The emigration rate could become much larger. In the 1840's the great Irish emigration reached a whopping 0.01/year. The population of Ireland at the time was about four million, so the emigration was an incredible 40,000 per year or about one hundred per day.
Using the upper equation, with my figure of 8.3 light years for Δ, and a slower-than-light ship speed of 10% c, I figure an expansion wave speed of 1.93 x 10-3 light-years per year. Unfortunately, upping the speed of the ships has little effect.
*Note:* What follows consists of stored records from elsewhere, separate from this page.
==> src/rtl/imm_gen_pipe.sv <==
// RV immediate generator: combinational I/S/B/U/J decode feeding an elastic
// valid/ready pipeline of PIPE_DEPTH stages, plus a saturating illegal-opcode counter.
module imm_gen_pipe #(
    parameter int XLEN       = 64,
    parameter int PIPE_DEPTH = 1,
    parameter int CNT_W      = 16
) (
    input  logic             clk,
    input  logic             rst_n,
    input  logic             in_valid,
    output logic             in_ready,
    input  logic [31:0]      inst_code,
    output logic             out_valid,
    input  logic             out_ready,
    output logic [XLEN-1:0]  imm_out,
    output logic [2:0]       imm_fmt,
    output logic             imm_illegal,
    output logic [CNT_W-1:0] illegal_cnt
);

    localparam logic [2:0] FMT_NONE = 3'd0;
    localparam logic [2:0] FMT_I    = 3'd1;
    localparam logic [2:0] FMT_S    = 3'd2;
    localparam logic [2:0] FMT_B    = 3'd3;
    localparam logic [2:0] FMT_U    = 3'd4;
    localparam logic [2:0] FMT_J    = 3'd5;
    localparam logic [2:0] FMT_ILL  = 3'd7;

    typedef struct packed {
        logic [XLEN-1:0] imm;
        logic [2:0]      fmt;
        logic            illegal;
    } stage_t;

    stage_t             dec;
    logic signed [31:0] imm32;

    always_comb begin
        dec   = '0;
        imm32 = '0;
        case (inst_code[6:0])
            7'b0000011, 7'b0010011,
            7'b1100111, 7'b1110011: dec.fmt = FMT_I;
            7'b0011011:             dec.fmt = (XLEN == 64) ? FMT_I : FMT_ILL;
            7'b0100011:             dec.fmt = FMT_S;
            7'b1100011:             dec.fmt = FMT_B;
            7'b0110111, 7'b0010111: dec.fmt = FMT_U;
            7'b1101111:             dec.fmt = FMT_J;
            7'b0110011, 7'b0001111: dec.fmt = FMT_NONE;
            7'b0111011:             dec.fmt = (XLEN == 64) ? FMT_NONE : FMT_ILL;
            default:                dec.fmt = FMT_ILL;
        endcase
        // Assemble as a signed 32-bit value; the size cast below sign-extends to XLEN.
        case (dec.fmt)
            FMT_I:   imm32 = {{20{inst_code[31]}}, inst_code[31:20]};
            FMT_S:   imm32 = {{20{inst_code[31]}}, inst_code[31:25], inst_code[11:7]};
            FMT_B:   imm32 = {{19{inst_code[31]}}, inst_code[31], inst_code[7],
                              inst_code[30:25], inst_code[11:8], 1'b0};
            FMT_U:   imm32 = {inst_code[31:12], 12'b0};
            FMT_J:   imm32 = {{11{inst_code[31]}}, inst_code[31], inst_code[19:12],
                              inst_code[20], inst_code[30:21], 1'b0};
            default: imm32 = '0;
        endcase
        dec.imm     = XLEN'(imm32);
        dec.illegal = (dec.fmt == FMT_ILL);
    end

    logic   [PIPE_DEPTH-1:0] vld_q, vld_d;
    stage_t [PIPE_DEPTH-1:0] stg_q, stg_d;
    logic   [PIPE_DEPTH:0]   rdy;
    logic   [PIPE_DEPTH:0]   src_v;
    stage_t [PIPE_DEPTH:0]   src;

    // A stage can take new data if it is empty or everything downstream drains.
    always_comb begin
        rdy             = '0;
        rdy[PIPE_DEPTH] = out_ready;
        for (int i = PIPE_DEPTH - 1; i >= 0; i--) begin
            rdy[i] = !vld_q[i] || rdy[i+1];
        end
    end

    always_comb begin
        src_v    = '0;
        src      = '0;
        src_v[0] = in_valid;
        src[0]   = dec;
        for (int i = 0; i < PIPE_DEPTH; i++) begin
            src_v[i+1] = vld_q[i];
            src[i+1]   = stg_q[i];
        end
        vld_d = vld_q;
        stg_d = stg_q;
        for (int i = 0; i < PIPE_DEPTH; i++) begin
            if (rdy[i]) begin
                vld_d[i] = src_v[i];
                if (src_v[i]) stg_d[i] = src[i];
            end
        end
    end

    logic [CNT_W-1:0] cnt_q, cnt_d;

    always_comb begin
        cnt_d = cnt_q;
        if (in_valid && rdy[0] && dec.illegal && (cnt_q != '1)) cnt_d = cnt_q + CNT_W'(1);
    end

    always_ff @(posedge clk or negedge rst_n) begin
        if (!rst_n) begin
            vld_q <= '0;
            stg_q <= '0;
            cnt_q <= '0;
        end else begin
            vld_q <= vld_d;
            stg_q <= stg_d;
            cnt_q <= cnt_d;
        end
    end

    assign in_ready    = rdy[0];
    assign out_valid   = vld_q[PIPE_DEPTH-1];
    assign imm_out     = stg_q[PIPE_DEPTH-1].imm;
    assign imm_fmt     = stg_q[PIPE_DEPTH-1].fmt;
    assign imm_illegal = stg_q[PIPE_DEPTH-1].illegal;
    assign illegal_cnt = cnt_q;

endmodule

==> config.mk <==
export PLATFORM = sky130hd
export DESIGN_NAME = imm_gen_pipe
export DESIGN_NICKNAME = d
export VERILOG_FILES = /design/src/rtl/imm_gen_pipe.sv
export SDC_FILE = /design/constraint.sdc
export NUM_CORES = 1
export LEC_CHECK = 0
export BUFFER_PORTS_ARGS = -buffer_cell sky130_fd_sc_hd__buf_2
export CELL_PAD_IN_SITES_DETAIL_PLACEMENT = 0
export CELL_PAD_IN_SITES_GLOBAL_PLACEMENT = 1
export CORE_MARGIN = 2
export CORE_UTILIZATION = 36
export CTS_BUF_LIST = sky130_fd_sc_hd__clkbuf_4
export CTS_CLUSTER_SIZE = 24
export DETAILED_ROUTE_END_ITERATION = 10
export PLACE_DENSITY = 0.93
export SLEW_MARGIN = 10
export SYNTH_ARGS = -nofsm -noshare
export SYNTH_HDL_FRONTEND = slang
export SYNTH_SLANG_ARGS = --single-unit
==> constraint.sdc <==
create_clock -name clk -period 2.05 [get_ports clk]
set_input_delay 0.3075 -clock clk [delete_from_list [all_inputs] [get_ports clk]]
set_output_delay 0.3075 -clock clk [all_outputs]
set_load 0.005 [all_outputs]
**After elaboration in Yosys (flattened, before gate mapping)**

Cells that the tools add are included.

- Logic and storage cells: 37
- Input port bits: 36
- Flip-flop bits (word level): 53

- Add/sub/neg operators: 1
- Equality and inequality tests: 20
- Reduce and logical (&&, ||, !) cells: 9
- Multiplexer cells: 2

Operators with widths:

| operator | count |
|---|---|
| case mux 32 bit (5 select lines) | 1 |
| == test 7 x 6 -> 1 bit (second input constant) | 4 |
| == test 7 bit (second input constant) | 4 |
| == test 7 x 5 -> 1 bit (second input constant) | 3 |
| case mux 3 bit (6 select lines) | 1 |
| adder 16 x 1 -> 16 bit (second input constant) | 1 |
| inequality test 16 bit (second input constant) | 1 |
| == test 3 bit (second input constant) | 3 |
| == test 7 x 2 -> 1 bit (second input constant) | 1 |
| == test 7 x 4 -> 1 bit (second input constant) | 1 |
| == test 3 x 2 -> 1 bit (second input constant) | 2 |
| OR reduction 5 bit | 1 |
| == test 3 x 1 -> 1 bit (second input constant) | 1 |
| logical AND 1 bit | 3 |
| OR reduction 3 bit | 1 |
| AND reduction 2 bit | 1 |
| OR reduction 2 bit | 1 |
| zero test 1 bit | 1 |
| logical OR 1 bit | 1 |

**Longest topological paths before layout**

Gate-level depths: netlist (run 1).

- Depth after elaboration: 6
- Gate-level depth with buffers: 7
- Gate-level depth less buffers: 6

**Least setup slack after synthesis (run 1)**

OpenSTA, ideal clock, no wires.

- Path type: register -> register
- Start point: register cnt_q[0], in the netlist illegal_cnt[0]
- End point: register cnt_q[15], in the netlist illegal_cnt[15]
- Period minus slack after synthesis: 1887 ps
- Arrival time: 1763 ps
- Stages on the path, launching flop included: 7
- Required time: 1926 ps
- Library setup time: 124 ps
- Path slack: 163 ps
- Cell sequence: dfrtp_1 > ha_1 > and3_1 > and4_1 > and2_1 > or4_1 > xnor2_1

- Word-level cells in the longest chain between the ends: 2

RTL lines:

| item | RTL line | source |
|---|---|---|
| from (decl) | 102 | `logic [CNT_W-1:0] cnt_q, cnt_d;` |
| from (signal assigned) | 117 | `cnt_q <= cnt_d;` |
| branches (longest 2 deep; another with adder 16 x 1 -> 16 bit) | - |  |

Several ways; the timed one is not identified.
A chain may end at the register's enable or synchronous reset.

**Final worst setup path (run 1)**

- Start point: register cnt_q[0], in the netlist illegal_cnt[0]
- End point: register cnt_q[9], in the netlist illegal_cnt[9]

The elaborated chain is that of the path after synthesis.

==> impl_metrics.tcl, run 1 <==
set metrics [dict create \
    crit_path_top_delay_cell "dfrtp_1" \
    worstPathArrival_ns 2.24 \
    syn_area_um2 2810 \
    initial_core_util_pct 36.8 \
    via_per_inst 5.00 \
    crit_chain "ha_2 > and3_1 > and4_1 > and2_2 > or4_1 > xnor2_1" \
    dr.pass1.iters 4 \
    grt_pass1_wl_mm 10.9 \
    cts_root_buffer "clkbuf_4" \
    synth_top_family_by_area "compound AO/OA/AOI/OAI gates" \
    synth.avg_cell_area_um2 9.87 \
    rows 32 \
    syn_nets 322 \
    dieArea_um2 8540 \
    worst_setup_path_end_kind "flop" \
    critPathBufInv 0 \
    synth_cells 285 \
    gp_routability_congestion 0.874 \
    yosys_warnings 0 \
    antenna_found_initial 0 \
    fin_crit_ns 1.97 \
    p_total_mw 2.29 \
    critPathMaxStageDelay_ns 0.44 \
    worstHoldPathType "in -> reg" \
    max_freq_ghz 0.509 \
    fin_crit_sh_pct 95.9 \
    synthToLayoutAreaGrowth_pct 24.1 \
    chipWidth_um 92.4 \
    synth-seq-cells 53 \
    worstPathRequired_ns 2.33 \
    final_hold_viol_count 0 \
    synth_simple_gate_area_share_pct 18.0 \
    synth_edf_count 0 \
    drtIter0Drc 157 \
    cts_tree "built" \
    synthArstFlopShare_pct 100 \
    tightestPinTransition_ns 0.663 \
    grt_pass1_vias 2256 \
    slew_headroom_pct 55.8 \
    n_fill_cell 740 \
    synth_cell_types 46 \
    synth_adder_area_share_pct 0.445 \
    crit_fanout 6 \
    ys_seq_area_share_pct 47.1 \
    diodes 0 \
    crit_family "simple AND/OR/NAND/NOR gates" \
    grt_max_degree 35 \
    io_pins 122 \
    clockBufferDepth 2 \
    io_buffers 121 \
    multi_input_area_um2 1200 \
    htreeDepth 2 \
    crit_type "reg -> reg" \
    pwr_density_cell_nw_per_um2 655 \
    cts.sinks 53 \
    wl_mm 6.90 \
    clk_pin_slew_ns 0.16 \
    vias 2450 \
    status "finished clean" \
    fin_skew_ns 0.00700 \
    synth-xor-area-share_pct 4.36 \
    synth_compound_area_share_pct 18.5 \
    grt_remaining_overflow 0 \
    coreArea_um2 7650 \
    antenna_left 0 \
    hpwl_mm 5.30 \
    slew_violations 0 \
    setup_tns_ns 0 \
    grt_usage_pct 15.8 \
    grt_setup_unrepaired "false" \
    start_kind "flop" \
    wl_per_cell_um 14.1 \
    worstSkewPairLatency_ns 0.37 \
    layout_common_cells "buf_2, dfrtp_1, nand2_1" \
    yosys_most_used_dff "dfrtp_1" \
    setup_viol 0 \
    final_net_count 424 \
    leakagePower_nw 1.88 \
    numCtsBuffers 5 \
    yosys-mux-area-fraction_pct 0.800 \
    cap_violations 0 \
    die_y_um 92.4 \
    regArea_um2 1330 \
    post-route-drc-count 0 \
    drive_above_1_share_pct 41.0 \
    final_common_cell "buf_2" \
    ir_drop_mv 0.481 \
]
cell families (layout without fill, tap and decap cells):
logic type	Yosys count	count (layout)
AND/OR/NAND/NOR	97	97
AO/OA/AOI/OAI	70	70
flip-flops	53	53
buffers and inverters	48	151
XOR/XNOR	14	14
multiplexers	2	2
adder cells (fa/ha/maj)	1	1
power by group:
part	total (mW)	switching, mW	internal (mW)
Sequential	1.26	0.108	1.16
Clock	0.491	0.349	0.142
Combinational	0.533	0.255	0.277
flip-flops by register name, indices dropped and copies added, names as in the netlist:
register and count:
imm_out 32, imm_illegal 1, out_valid 1, imm_fmt 3, illegal_cnt 16
worst paths after layout:
check,startpoint,to,slack [ns],depth (start not counted)
max,illegal_cnt[0],illegal_cnt[9],0.08,6
min,inst_code[22],imm_out[2],0.15,2
max reg2reg,illegal_cnt[0],illegal_cnt[9],0.08,6
min reg2reg,imm_fmt[2],imm_fmt[2],0.48,2
max in group asynchronous,rst_n,illegal_cnt[9],1.08,3
min in group asynchronous,rst_n,imm_out[21],0.42,2
cell usage after synthesis, types with 3 or more instances:
library cell,number,share of area [%]
a31oi_1,4,0.89
buf_4,32,8.5
and3_1,12,2.7
nand2b_1,4,0.89
a221o_1,12,4.3
nand3_1,10,1.8
xor2_1,3,0.93
o21ai_0,8,1.4
a21o_1,4,1.1
xnor2_1,11,3.4
nand2_1,26,3.5
inv_1,3,0.40
nor4b_1,3,0.93
a21oi_1,20,3.6
dfrtp_1,53,47
clkbuf_1,10,1.3
nor2_1,20,2.7
a22o_1,10,3.1
and2_1,3,0.67
buf_2,3,0.53
through the flow:
step / cell area, um^2 / util (%) / setup WS (ns) / instances / hold slack [ns]
floorplan: 2810 / - / 0.163 / 285 / 0.0119
global placement: 3400 / 44.5 / 0.0965 / 480 / 0.309
detailed placement: 3400 / 44.5 / 0.0715 / 480 / 0.323
CTS: 3470 / 45.4 / 0.0625 / 489 / 0.134
global route: 3490 / 45.7 / 0.00638 / 490 / 0.120
finish: 3490 / 45.7 / 0.0846 / 490 / 0.146
worst reg2reg max path, cell delays in order, from the launching register on:
cell and delay [ns]:
dfrtp_1 0.44, ha_2 0.22, and3_1 0.20, and4_1 0.22, and2_2 0.23, or4_1 0.42, xnor2_1 0.14
what timing repair did:
action	in CTS	in global routing
setup endpoints to repair	0	3
hold buffers	1	0
buffers inserted	0	1
hold endpoints to repair	21	0
resized for setup	0	3
area by class of cell:
class,count,area share [%]
Inverter,3,0.322
Tap cell,102,3.65
Clock buffer,5,1.07
Clock inverter,3,0.752
Sequential cell,53,38.0
Multi-Input combinational cell,184,34.4
Timing Repair Buffer,140,21.9
per-layer routing:
metal	track usage (%)	share of wire, %	vias up
met4	3.48	0.62	0
met3	4.07	6.9	5
met5	0	0	-
met1	21.8	45	1170
li1	-	-	1195
met2	25.1	47	80
(Power assumes the default switching activity.)
==> inputs of run 2 (changes only) <==
--- a/config.mk
+++ b/config.mk
@@ -9,11 +9,11 @@
 export CELL_PAD_IN_SITES_DETAIL_PLACEMENT = 0
 export CELL_PAD_IN_SITES_GLOBAL_PLACEMENT = 1
 export CORE_MARGIN = 2
-export CORE_UTILIZATION = 36
+export CORE_UTILIZATION = 33
 export CTS_BUF_LIST = sky130_fd_sc_hd__clkbuf_4
 export CTS_CLUSTER_SIZE = 24
 export DETAILED_ROUTE_END_ITERATION = 10
-export PLACE_DENSITY = 0.93
+export PLACE_DENSITY = 0.9
 export SLEW_MARGIN = 10
 export SYNTH_ARGS = -nofsm -noshare
 export SYNTH_HDL_FRONTEND = slang
==> constraint.sdc (replaced) <==
create_clock -name clk -period 1.7 [get_ports clk]
set_input_delay 0.255 -clock clk [delete_from_list [all_inputs] [get_ports clk]]
set_output_delay 0.255 -clock clk [all_outputs]
set_load 0.005 [all_outputs]
==> impl_metrics.tcl, run 2 (synthesis results as in run 1) <==
set metrics [dict create \
    via_per_inst 4.93 \
    critPathMaxStageDelay_ns 0.43 \
    io_pins 122 \
    pwr_density_cell_nw_per_um2 838 \
    slew_headroom_pct 53.3 \
    synthToLayoutAreaGrowth_pct 33.5 \
    vias 2532 \
    p_total_mw 3.15 \
    post-place-ws_ns -0.239 \
    final_net_count 445 \
    max_freq_ghz 0.568 \
    worstPathRequired_ns 1.96 \
    post-route-drc-count 0 \
    largest_reg_flops 32 \
    start_kind "flop" \
    cap_violations 0 \
    slew_violations 0 \
    final_common_cell "buf_2" \
    final_cell_area_um2 3760 \
    crit_fanout 6 \
    diodes 0 \
    ir_drop_mv 0.589 \
    io_buffers 121 \
    whs_ns 0.0915 \
    grt_pass1_wl_mm 11.2 \
    coreArea_um2 8260 \
    rows 33 \
    fin_crit_ns 1.76 \
    final_hold_viol_count 0 \
    dpl_cell_area_um2 3590 \
    wl_mm 7.25 \
    grt_remaining_overflow 0 \
    numCtsBuffers 5 \
    cts_root_buffer "clkbuf_4" \
    grt_usage_pct 15.3 \
    dieArea_um2 9280 \
    initial_core_util_pct 34.1 \
    setup_viol 2 \
    crit_path_top_delay_cell "or4_4" \
    grt_max_degree 36 \
    drtIter0Drc 196 \
    final_core_util_pct 45.5 \
    crit_chain "ha_2 > and3_4 > and4_4 > and2_4 > or4_4 > xnor2_2" \
    grt_pass1_vias 2392 \
    clockBufferDepth 2 \
    dr.pass1.iters 5 \
    cts.sinks 53 \
    clk_pin_slew_ns 0.16 \
    fin_skew_ns 0.0194 \
    antenna_left 0 \
    hpwl_mm 5.64 \
    crit_type "reg -> reg" \
    antenna_found_initial 0 \
    cts_tree "built" \
    layout_common_cells "buf_2, dfrtp_1, buf_4" \
    gp_routability_congestion 0.880 \
    chipWidth_um 96.3 \
    worstHoldPathType "in -> reg" \
    wl_per_cell_um 14.1 \
    status "complete, but fails checks" \
    tightestPinTransition_ns 0.699 \
    postLayoutSetupSlackWorst_ns -0.0615 \
    fin_crit_sh_pct 104 \
    grt_setup_unrepaired "true" \
    worst_setup_path_end_kind "flop" \
    violations "setup timing" \
    worstSkewPairLatency_ns 0.38 \
    leakagePower_nw 2.03 \
    drive_above_1_share_pct 46.2 \
    htreeDepth 2 \
    worstPathArrival_ns 2.02 \
    die_y_um 96.3 \
]
run 2: changes by cell type in the layout (fill, tap and decap cells not counted), moves of 2 or more:
cell | previous run | this run
and3_1 | 12 | 10
bufinv_16 | 0 | 2
or4_1 | 2 | 0
clkinvlp_4 | 2 | 0
or4_4 | 0 | 2
buf_12 | 1 | 3
buf_4 | 17 | 35
nand2_2 | 0 | 2
nand2_1 | 26 | 24
run 2: what timing repair did:
action                                  4_1_cts  5_1_grt
pin swaps                                     2        0
resized for setup                             5        6
endpoints found under the setup margin        3       12
hold buffers                                  1        0
endpoints found under the hold margin        18        0
setup buffers                                 1        0
run 2: stage by stage:
| step | TNS [ns] | std cells |
|---|---|---|
| after global placement | -4.21 | 504 |
| after CTS | -0.103 | 514 |
| final | -0.105 | 514 |
| after floorplan | -0.141 | 285 |
| after detailed placement | -5.62 | 504 |
| after global routing | -0.171 | 514 |
run 2: worst max-delay path: cells and delay by family (launching register included):
family / cells / cell delay, ns
adders and majority gates: 1 / 0.20
and+or+nand+nor: 4 / 0.91
xor gates and xnor gates: 1 / 0.14
DFF: 1 / 0.41
run 2: where the power goes:
group	internal, mW	switching, mW
registers	1.39	0.0988
logic	0.424	0.372
clock network	0.463	0.395
total	2.28	0.866
run 2: area by class of cell:
cell class / instances / area (um^2)
fillers: 806 / 4500
flip-flops and latches: 53 / 1330
multi-input cells: 184 / 1230
repair buffers: 161 / 950
well taps: 105 / 131
clock inverters: 3 / 68.8
clock buffers: 5 / 37.5
inverters: 3 / 11.3
run 2: final timing paths:
path / start / end / slack (ns) / cells after the start
worst max-delay path: illegal_cnt[0] / illegal_cnt[15] / -0.06 / 6
worst min-delay path: inst_code[29] / imm_out[9] / 0.09 / 2
worst max register to register: illegal_cnt[0] / illegal_cnt[15] / -0.06 / 6
worst min register to register: imm_fmt[2] / imm_fmt[2] / 0.48 / 2
max in group asynchronous: rst_n / imm_out[6] / 0.81 / 3
min in group asynchronous: rst_n / imm_out[22] / 0.35 / 2
run 2: routing by layer:
metal / vias to the layer above / global-route usage, % / part of all wire, %
met1: 1196 / 19.8 / 43
met4: 0 / 3.76 / 0.34
li1: 1247 / - / -
met2: 85 / 25.6 / 49
met3: 4 / 3.92 / 7.7
met5: - / 0 / 0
At 50% c it's 1.97 x 10-3 ly/yr, at 100 c it's still 1.97 x 10-3 ly/yr, at ten times the speed of light it's 1.98 x 10-3 ly/yr, and at one thousand times the speed of light it is still 1.97 x 10-3 ly/yr!
At this speed, it would take about 50,000 years to expand to a 100 light year radius empire, which seems like an overly long time to me.
But maybe not. Mr. Jones is talking about a population growth of 10-3 or 0.1% per year. The United States has a growth rate closer to 0.6%, and some nations are crowding 3.0%. If our empire had a growth rate α of 0.6% and a modest emigration rate γ of 10-4 per year, it could reach 100 light years in radius in about 6900 years. And if it had a draconian γ of 10-2, it could reach that size in a mere 260 years.
Issac Kuo questions the assumptions contained in Eric M. Jones's model:
One thing I don't like about these models is that they tend to be based around "average" trip distances and speeds. However, the rate of expansion will be determined by the "pioneering" trip distances and speeds.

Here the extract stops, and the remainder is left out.